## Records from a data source

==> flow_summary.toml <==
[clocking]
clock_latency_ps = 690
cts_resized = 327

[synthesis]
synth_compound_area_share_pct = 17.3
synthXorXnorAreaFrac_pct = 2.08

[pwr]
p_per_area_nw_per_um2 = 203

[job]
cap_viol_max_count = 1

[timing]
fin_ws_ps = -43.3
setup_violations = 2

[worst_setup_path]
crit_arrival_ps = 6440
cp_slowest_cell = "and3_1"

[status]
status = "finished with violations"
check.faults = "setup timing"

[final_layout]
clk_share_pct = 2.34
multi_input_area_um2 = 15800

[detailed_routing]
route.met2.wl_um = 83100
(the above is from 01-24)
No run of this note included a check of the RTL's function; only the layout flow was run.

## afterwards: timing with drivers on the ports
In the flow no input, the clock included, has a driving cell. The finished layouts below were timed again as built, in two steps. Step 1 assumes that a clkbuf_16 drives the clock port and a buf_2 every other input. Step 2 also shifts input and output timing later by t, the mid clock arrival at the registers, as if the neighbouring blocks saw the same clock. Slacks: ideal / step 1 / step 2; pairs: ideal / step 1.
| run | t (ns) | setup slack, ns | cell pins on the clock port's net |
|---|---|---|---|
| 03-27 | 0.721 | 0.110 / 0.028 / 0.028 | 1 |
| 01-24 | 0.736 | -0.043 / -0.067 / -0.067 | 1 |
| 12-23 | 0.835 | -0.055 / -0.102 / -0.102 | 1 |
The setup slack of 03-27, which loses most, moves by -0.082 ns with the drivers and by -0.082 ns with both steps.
What follows belongs to an exercise in optimizing a design on an open flow for small area, a short achievable clock period and few clock cycles per item; a production flow would make more cautious choices. RTL that was checked went through simulation tests only; none was proved equivalent to the original.

==> wip/onyx: inputs <==
Design julia_pixel_engine, start of the top module:
module julia_pixel_engine #(
  parameter int H_RES    = 640,
  parameter int V_RES    = 480,
  parameter int MAX_ITER = 255,
  parameter int FRAC     = 12
) (
  input  logic        clk,
  input  logic        reset_n,
  input  logic        start,
  input  logic        abort,
  input  logic [15:0] c_re,
  input  logic [15:0] c_im,
  input  logic [15:0] re_start,
  input  logic [15:0] im_start,
  input  logic [15:0] step,
  output logic        draw,
  input  logic        draw_ready,
  output logic [9:0]  x,
  output logic [9:0]  y,
  output logic [7:0]  i,
  output logic        busy,
  output logic        frame_done
);
clock: 11.0 ns
lec_check: 0
cap_margin: 20
core_margin: 2
core_utilization: 40
place_density: 0.6
slew_margin: 20
run.sh (not shown) runs the stock make flow with config.mk's settings and CLKGATE_MAP_FILE= SYNTH_SCRIPT=/design/flow/synth_recipe.tcl, a recipe that flattens the netlist after the stock synthesis.
==> wip/juniper: changes against wip/onyx <==
==> flow/flow/run.sh (new file) <==
#!/bin/bash
# Standard ORFS layout (the standard.sh, unchanged synthesis), with the resizer's
# setup repair aimed below the clock period: repair_timing gets a setup margin so that
# it keeps improving paths after the 11 ns constraint is met.
set -euo pipefail
export SETUP_SLACK_MARGIN=7.2
bash standard.sh > flow_standard.log 2>&1
==> flow/standard.sh (new file) <==
#!/bin/bash
# synth_recipe.tcl (not shown) runs the flow's synth.tcl, then flattens the netlist and writes it again
# the make line also repeats each setting of config.mk as NAME=value (left out here)
make -C /OpenROAD-flow-scripts/flow DESIGN_CONFIG=/design/flow/config.mk WORK_HOME=/design/flow/orfs CLKGATE_MAP_FILE= SYNTH_SCRIPT=/design/flow/synth_recipe.tcl "${@:-finish}"
removed: flow/run.sh
==> results.toml <==
[layout]
clkbuf_count = 70
multi_input_area_share = 0.5167
syn2layout_area_growth_pct = 11.79
regArea_um2 = 11030
drive_gt1_frac = 0.05427
final_util = 0.4524

[sta]
finalCritPeriodShare = 0.4399
skew_ns = 0.06146
tightest_slew_ns = 1.033

[hold_path]
holdPathEnd = "tg3[0]$_DFF_P_"

[outcome]
status = "timing/DRC/antenna clean"

[critical_path]
crit_end = "qp1_13$_DFF_P_"

[grt]
grt_usage = 0.1967
That was wip/onyx.
==> results.toml <==
[sta]
skew_ns = 0.04235
tightest_slew_ns = 0.9900

[hold_path]
holdPathEnd = "it2[2]$_DFF_P_"

[grt]
grt_usage = 0.2039

[clock_network]
cts_hold_repair.buffers = 0

[layout]
clkbuf_count = 75
regArea_um2 = 11100
final_util = 0.4747

[critical_path]
crit_end = "re3[16]$_DFF_P_"

[outcome]
status = "timing/DRC/antenna clean"
That was wip/juniper.
Testbench counts of wip/onyx, summed over its fixed seeds: cycles 2,665,150, pixels 61,440.
Testbench counts of wip/juniper, summed over its fixed seeds: cycles 2,665,150, pixels 61,440.

========
==> v34: inputs <==
julia_pixel_engine, a different RTL version from the one above (not shown whole).
// julia_pixel_engine
module julia_pixel_engine #(
  parameter int H_RES    = 640,
  parameter int V_RES    = 480,
  parameter int MAX_ITER = 255,
  parameter int FRAC     = 12
) (
  input  logic        clk,
  input  logic        reset_n,
  input  logic        start,
  input  logic        abort,
  input  logic [15:0] c_re,
  input  logic [15:0] c_im,
  input  logic [15:0] re_start,
  input  logic [15:0] im_start,
  input  logic [15:0] step,
  output logic        draw,
  input  logic        draw_ready,
  output logic [9:0]  x,
  output logic [9:0]  y,
  output logic [7:0]  i,
  output logic        busy,
  output logic        frame_done
);
  localparam logic [9:0] X_LAST   = 10'(H_RES - 1);
  localparam logic [9:0] Y_LAST   = 10'(V_RES - 1);
  localparam logic [7:0] ITER_CAP = 8'(MAX_ITER);
  localparam int         NRES     = 6;    
  localparam int         TW       = 3;
  logic busy_q, done_q, draw_q;
  logic busy_o, draw_o;           
  logic run;
  assign run = busy_q & ~done_q;
  logic [15:0] cre_q, cim_q, re0_q, step_q;
  logic [15:0] cur_re, cur_im;
  logic [9:0]  xg;
  ...
clock: 11.0 ns
lec_check: 0
cap_margin: 20
core_margin: 2
core_utilization: 40
place_density: 0.6
slew_margin: 20
standard.sh (not shown) runs the stock make flow with config.mk's settings and CLKGATE_MAP_FILE= SYNTH_SCRIPT=/design/flow/synth_recipe.tcl, a recipe that flattens the netlist after the stock synthesis.
==> flow/flow/run.sh <==
#!/bin/bash
# Standard ORFS layout (the standard.sh, unchanged synthesis), with the resizer's
# setup repair aimed below the clock period: repair_timing gets a setup margin so that
# it keeps improving paths after the 11 ns constraint is met. The make output goes to
# flow_standard.log here; ORFS's own per-step logs are under orfs/logs.
set -euo pipefail
export SETUP_SLACK_MARGIN=7.8
bash standard.sh > flow_standard.log 2>&1
==> v32 (differences from v34) <==
--- a/flow/flow/run.sh
+++ b/flow/flow/run.sh
@@ -6,3 +6,3 @@
 set -euo pipefail
-export SETUP_SLACK_MARGIN=7.8
+export SETUP_SLACK_MARGIN=7.6
 bash standard.sh > flow_standard.log 2>&1
==> qor summary <==
item                                                                             v34         v32
Result of the run                                           timing/DRC/antenna clean  timing/DRC/antenna clean
Worst slew margin                                                              30.2%       28.3%
Buffers excl. clock                                                              258         199
Crit path depth                                                                   15          16
Met2 wire length                                                            39200 um    38100 um
Drt first pass iters                                                               5           6
Maximum cell stage delay along the critical path                             0.58 ns     0.53 ns
Total detailed-routing wirelength                                           83300 um    81600 um
Non-filler cells in the finished layout                                         4710        4649
Number of violations reported at the end of detailed-routing iteration 0        1415        1278
WL met3                                                                      4690 um     4320 um
No run of this note included a check of the RTL's function; only the layout flow was run.

========
==> 03-12: inputs <==
RTL: one of the versions met above, not the one the previous note started from.
export LEC_CHECK = 0
export CAP_MARGIN = 20
export CORE_MARGIN = 2
export CORE_UTILIZATION = 40
export PLACE_DENSITY = 0.6
export SLEW_MARGIN = 20
create_clock -name core_clock -period 11.0 [get_ports {clk}]
==> flow/flow/run.sh <==
#!/bin/bash
# Standard ORFS layout (the standard.sh, unchanged synthesis), with the resizer's
# setup repair aimed below the clock period: repair_timing gets a setup margin so that
# it keeps improving paths after the 11 ns constraint is met.
set -euo pipefail
export SETUP_SLACK_MARGIN=7.7
bash standard.sh > flow_standard.log 2>&1
==> inputs of 05-07, as changes to 03-12 <==
==> flow/flow/run.sh (replaced) <==
#!/bin/bash
# Standard ORFS layout (the standard.sh, unchanged synthesis), with the resizer's
# setup repair aimed below the clock period: repair_timing gets a setup margin so that
# it keeps improving paths after the 11 ns constraint is met. The make output goes to
# flow_standard.log here; ORFS's own per-step logs are under orfs/logs.
set -euo pipefail
export SETUP_SLACK_MARGIN=7.2
bash standard.sh > flow_standard.log 2>&1
==> summary of the runs <==
Hold slack is about the same in 03-12 and 05-07. Area after synthesis is the same in 05-07 and 03-12. Of 05-07 and 03-12, 05-07 has the higher critical path depth (gap 1). Synthesized cell count is the same in 05-07 and 03-12. In register-to-register slack, 05-07 and 03-12 hardly differ. In 05-07 the clock-buffer cell count is higher than in 03-12, by 12. Sequential share of layout area: 05-07 is higher than 03-12 (1.8 points). Utilization: 05-07 is lower than 03-12 (3.8 points). Against 05-07, the via count of 03-12 is higher by 4.7%.
==> figures <==
Slew at the pin closest to its max-slew limit: 03-12 967 ps; 05-07 990 ps
Antenna diode count: 03-12 1; 05-07 0
Count of inverters not on the clock network in the layout: 03-12 699; 05-07 700
Status: 03-12 timing/DRC/antenna clean; 05-07 timing/DRC/antenna clean
Cell depth of the worst setup path: 03-12 16; 05-07 17
Fin worst setup slack: 03-12 7210 ps; 05-07 7210 ps
Max layer used: 03-12 met4; 05-07 met5
Clock Network Area Fraction: 03-12 4.35%; 05-07 5.08%
Cell area reported after detailed placement: 03-12 0.0364 sq mm; 05-07 0.0361 sq mm
Count of placed standard cells in the final layout, fillers left out: 03-12 5079; 05-07 4910
Routed wire length on met2: 03-12 43300 um; 05-07 40000 um
Cell area after layout: 03-12 0.0429 sq mm; 05-07 0.0398 sq mm
Met2 usage: 03-12 35.0%; 05-07 32.4%
Worst hold endpoint: 03-12 it2[4]; 05-07 it2[2]
Routed vias/inst: 03-12 5.19; 05-07 5.13
Layout cell share with drive strength beyond 1: 03-12 23.3%; 05-07 11.2%
Detailed router's first-iteration violation count: 03-12 2368; 05-07 2250
Testbench counts of 03-12, summed over its fixed seeds: cycles 2,665,150, pixels 61,440.
Testbench counts of 05-07, summed over its fixed seeds: cycles 2,665,150, pixels 61,440.

========
==> inputs of try-sierra <==
Another version of the RTL of julia_pixel_engine (not shown whole).
Settings: LEC_CHECK=0, CAP_MARGIN=20, CORE_MARGIN=2, CORE_UTILIZATION=55, PLACE_DENSITY=0.75, SLEW_MARGIN=20; clock period 11.0 ns.
==> flow/flow/run.sh <==
#!/bin/bash
# Standard ORFS layout (the standard.sh, unchanged synthesis), with the resizer's
# setup repair aimed below the clock period: repair_timing gets a setup margin so that
# it keeps improving paths after the 11 ns constraint is met. The make output goes to
# flow_standard.log here; ORFS's own per-step logs are under orfs/logs.
set -euo pipefail
export SETUP_SLACK_MARGIN=7.6
bash standard.sh > flow_standard.log 2>&1
==> try-quartz: changes against try-sierra <==
--- a/flow/config.mk
+++ b/flow/config.mk
@@ -8,5 +8,5 @@
 export CAP_MARGIN = 20
 export CORE_MARGIN = 2
-export CORE_UTILIZATION = 55
-export PLACE_DENSITY = 0.75
+export CORE_UTILIZATION = 40
+export PLACE_DENSITY = 0.6
 export SLEW_MARGIN = 20
==> comparison table <==
quantity                                                                 try-quartz    try-sierra
Result of the run                                          timing/DRC/antenna clean  timing/DRC/antenna clean
Placeable Area                                                         0.0818 sq mm  0.0591 sq mm
Overall routing resource usage                                                19.1%         25.9%
Detailed-route wire length per cell                                         17.7 um       19.2 um
Final-layout worst hold slack                                              0.326 ns      0.329 ns
Combined flip-flop and latch cell area                                 0.0119 sq mm  0.0119 sq mm
Die area                                                               0.0848 sq mm  0.0620 sq mm
Weighted congestion at the end of routability-driven global placement         0.811         0.878
Height of the die                                                            291 um        249 um
Row cnt                                                                         105            89
Start point of the worst hold path                                           it2[6]        it2[2]
Measured slew at the worst slew-check pin                                   1.02 ns      0.974 ns
Multi-input combinational area share                                          52.0%         52.8%
Post-Place Worst Slack                                                      6.32 ns       6.30 ns
CTS buffer count                                                                 56            53
Post-route cell area                                                   0.0388 sq mm  0.0383 sq mm
Cell area reported after detailed placement                            0.0353 sq mm  0.0349 sq mm
Area grow syn2layout                                                          17.7%         16.0%
Testbench counts of try-sierra, summed over its fixed seeds: cycles 2,658,186, pixels 61,440.
Testbench counts of try-quartz, summed over its fixed seeds: cycles 2,658,186, pixels 61,440.

[port drivers added, routing unchanged]
How much do the figures lean on ideal ports? The routed layouts below were timed once more, with nothing changed but the port constraints. Step 1: set_driving_cell puts a clkbuf_16 on clk and a buf_2 on each other input, an assumption about the parent block. Step 2 also shifts input and output timing later by t, the mid clock arrival at the registers, as if the neighbouring blocks saw the same clock. Three values: ideal, step 1, step 2; two values: the first two.
run | shift t [ns] | setup slack, ns | hold slack, ns | worst slew at a driven data input, ns
wip/onyx | 0.689 | 6.162 / 6.162 / 6.162 | 0.316 / 0.316 / 0.316 | 0.08
wip/juniper | 0.703 | 7.211 / 7.207 / 6.979 | 0.326 / 0.326 / 0.326 | 0.08
v34 | 0.697 | 7.617 / 7.568 / 7.271 | 0.321 / 0.321 / 0.321 | 0.05
v32 | 0.690 | 7.478 / 7.478 / 7.086 | 0.320 / 0.320 / 0.320 | 0.07
03-12 | 0.696 | 7.206 / 7.206 / 7.092 | 0.326 / 0.326 / 0.326 | 0.10
05-07 | 0.703 | 7.211 / 7.207 / 6.979 | 0.326 / 0.326 / 0.326 | 0.08
try-sierra | 0.682 | 7.363 / 7.363 / 6.833 | 0.329 / 0.329 / 0.329 | 0.08
try-quartz | 0.694 | 7.402 / 7.402 / 6.949 | 0.326 / 0.326 / 0.326 | 0.10
After both steps every run listed still meets setup and hold. The setup slack of try-sierra, which loses most, moves by 0.000 ns with the drivers and by -0.530 ns with both steps.
Source: an optimization exercise on an open RTL-to-GDS flow (aim: small area, a short achievable clock period and few clock cycles per item). Production flows keep margins and buffers that such runs may drop. The RTL was checked by simulation tests, not by an equivalence proof against the original design. Power and IR drop assume default switching activity.

### flow/flow/run.sh
#!/bin/bash
set -euo pipefail
export BUFFER_PORTS_ARGS="-buffer_cell sky130_fd_sc_hd__buf_2"
export SETUP_SLACK_MARGIN=5.0
bash standard.sh > flow_make.log 2>&1
### flow/standard.sh
#!/bin/bash
# synth_recipe.tcl (not shown) runs the flow's synth.tcl, then flattens the netlist and writes it again
# the make line also repeats each setting of config.mk as NAME=value (left out here)
make -C /OpenROAD-flow-scripts/flow DESIGN_CONFIG=/design/flow/config.mk WORK_HOME=/design/flow/orfs CLKGATE_MAP_FILE= SYNTH_SCRIPT=/design/flow/synth_recipe.tcl "${@:-finish}"
### flow/config.mk
export PLATFORM = sky130hd
export DESIGN_NAME = ln_top
export DESIGN_NICKNAME = ln_top
export VERILOG_FILES = /design/flow/design.v
export SDC_FILE = /design/flow/constraint.sdc
export NUM_CORES = 4
export LEC_CHECK = 0
export CAP_MARGIN = 20
export CORE_MARGIN = 2
export CORE_UTILIZATION = 45
export CTS_BUF_LIST = sky130_fd_sc_hd__clkbuf_8
export CTS_CLUSTER_DIAMETER = 50
export CTS_CLUSTER_SIZE = 12
export PLACE_DENSITY = 0.6
export SLEW_MARGIN = 20
### flow/constraint.sdc
create_clock -name core_clock -period 9.0 [get_ports {core_clk}]
set_input_delay 1.8000 -clock core_clock [delete_from_list [all_inputs] [get_ports {core_clk}]]
set_output_delay 1.8000 -clock core_clock [all_outputs]
set_load 0.01 [all_outputs]
What follows belongs to an exercise in optimizing a design on an open flow for small area, a short achievable clock period and few clock cycles per item; a production flow would make more cautious choices.
Only simulation tests tie the RTL to the original design; equivalence was not proved.

ember:
## muldiv_unit
module muldiv_unit #(
  parameter int WIDTH  = 64,
  parameter int REG_AW = 5
) (
  input  logic              iCLK,
  input  logic              iRST,
  input  logic              iStart,
  input  logic [2:0]        iOp,
  input  logic [WIDTH-1:0]  iOperandA,
  input  logic [WIDTH-1:0]  iOperandB,
  input  logic [REG_AW-1:0] iDestReg,
  output logic              oBusy,
  output logic              oStall,
  output logic              oDone,
  output logic              oRegWrite,
  output logic [REG_AW-1:0] oWriteRegister,
  output logic [WIDTH-1:0]  oResult
);
Size in the first run: about 210 I/O pins, about 20000 µm² of cells after synthesis.
Settings: LEC_CHECK=0, CAP_MARGIN=20, CORE_MARGIN=2, CORE_UTILIZATION=50, SETUP_SLACK_MARGIN=3.0, SLEW_MARGIN=20, TNS_END_PERCENT=0; clock period 6.3 ns.
run.sh (not shown) runs the stock make flow with config.mk's settings and CLKGATE_MAP_FILE= SYNTH_SCRIPT=/design/flow/synth_recipe.tcl, a recipe that flattens the netlist after the stock synthesis.
ember went all the way through synthesis, placement and routing and the layout is clean on timing, DRC and antenna.
Testbench counts of ember, summed over its fixed seeds: cycles 49,122, ops 2,400.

## WORK TO COMPLETE
After locating the line holding "fin_ws_ps = -43.3" above, output exactly that line and every line after it through the line holding "[detailed_routing]". Include nothing else.

## OUTPUT OF THE EXERCISE
fin_ws_ps = -43.3
setup_violations = 2

[worst_setup_path]
crit_arrival_ps = 6440
cp_slowest_cell = "and3_1"

[status]
status = "finished with violations"
check.faults = "setup timing"

[final_layout]
clk_share_pct = 2.34
multi_input_area_um2 = 15800

[detailed_routing]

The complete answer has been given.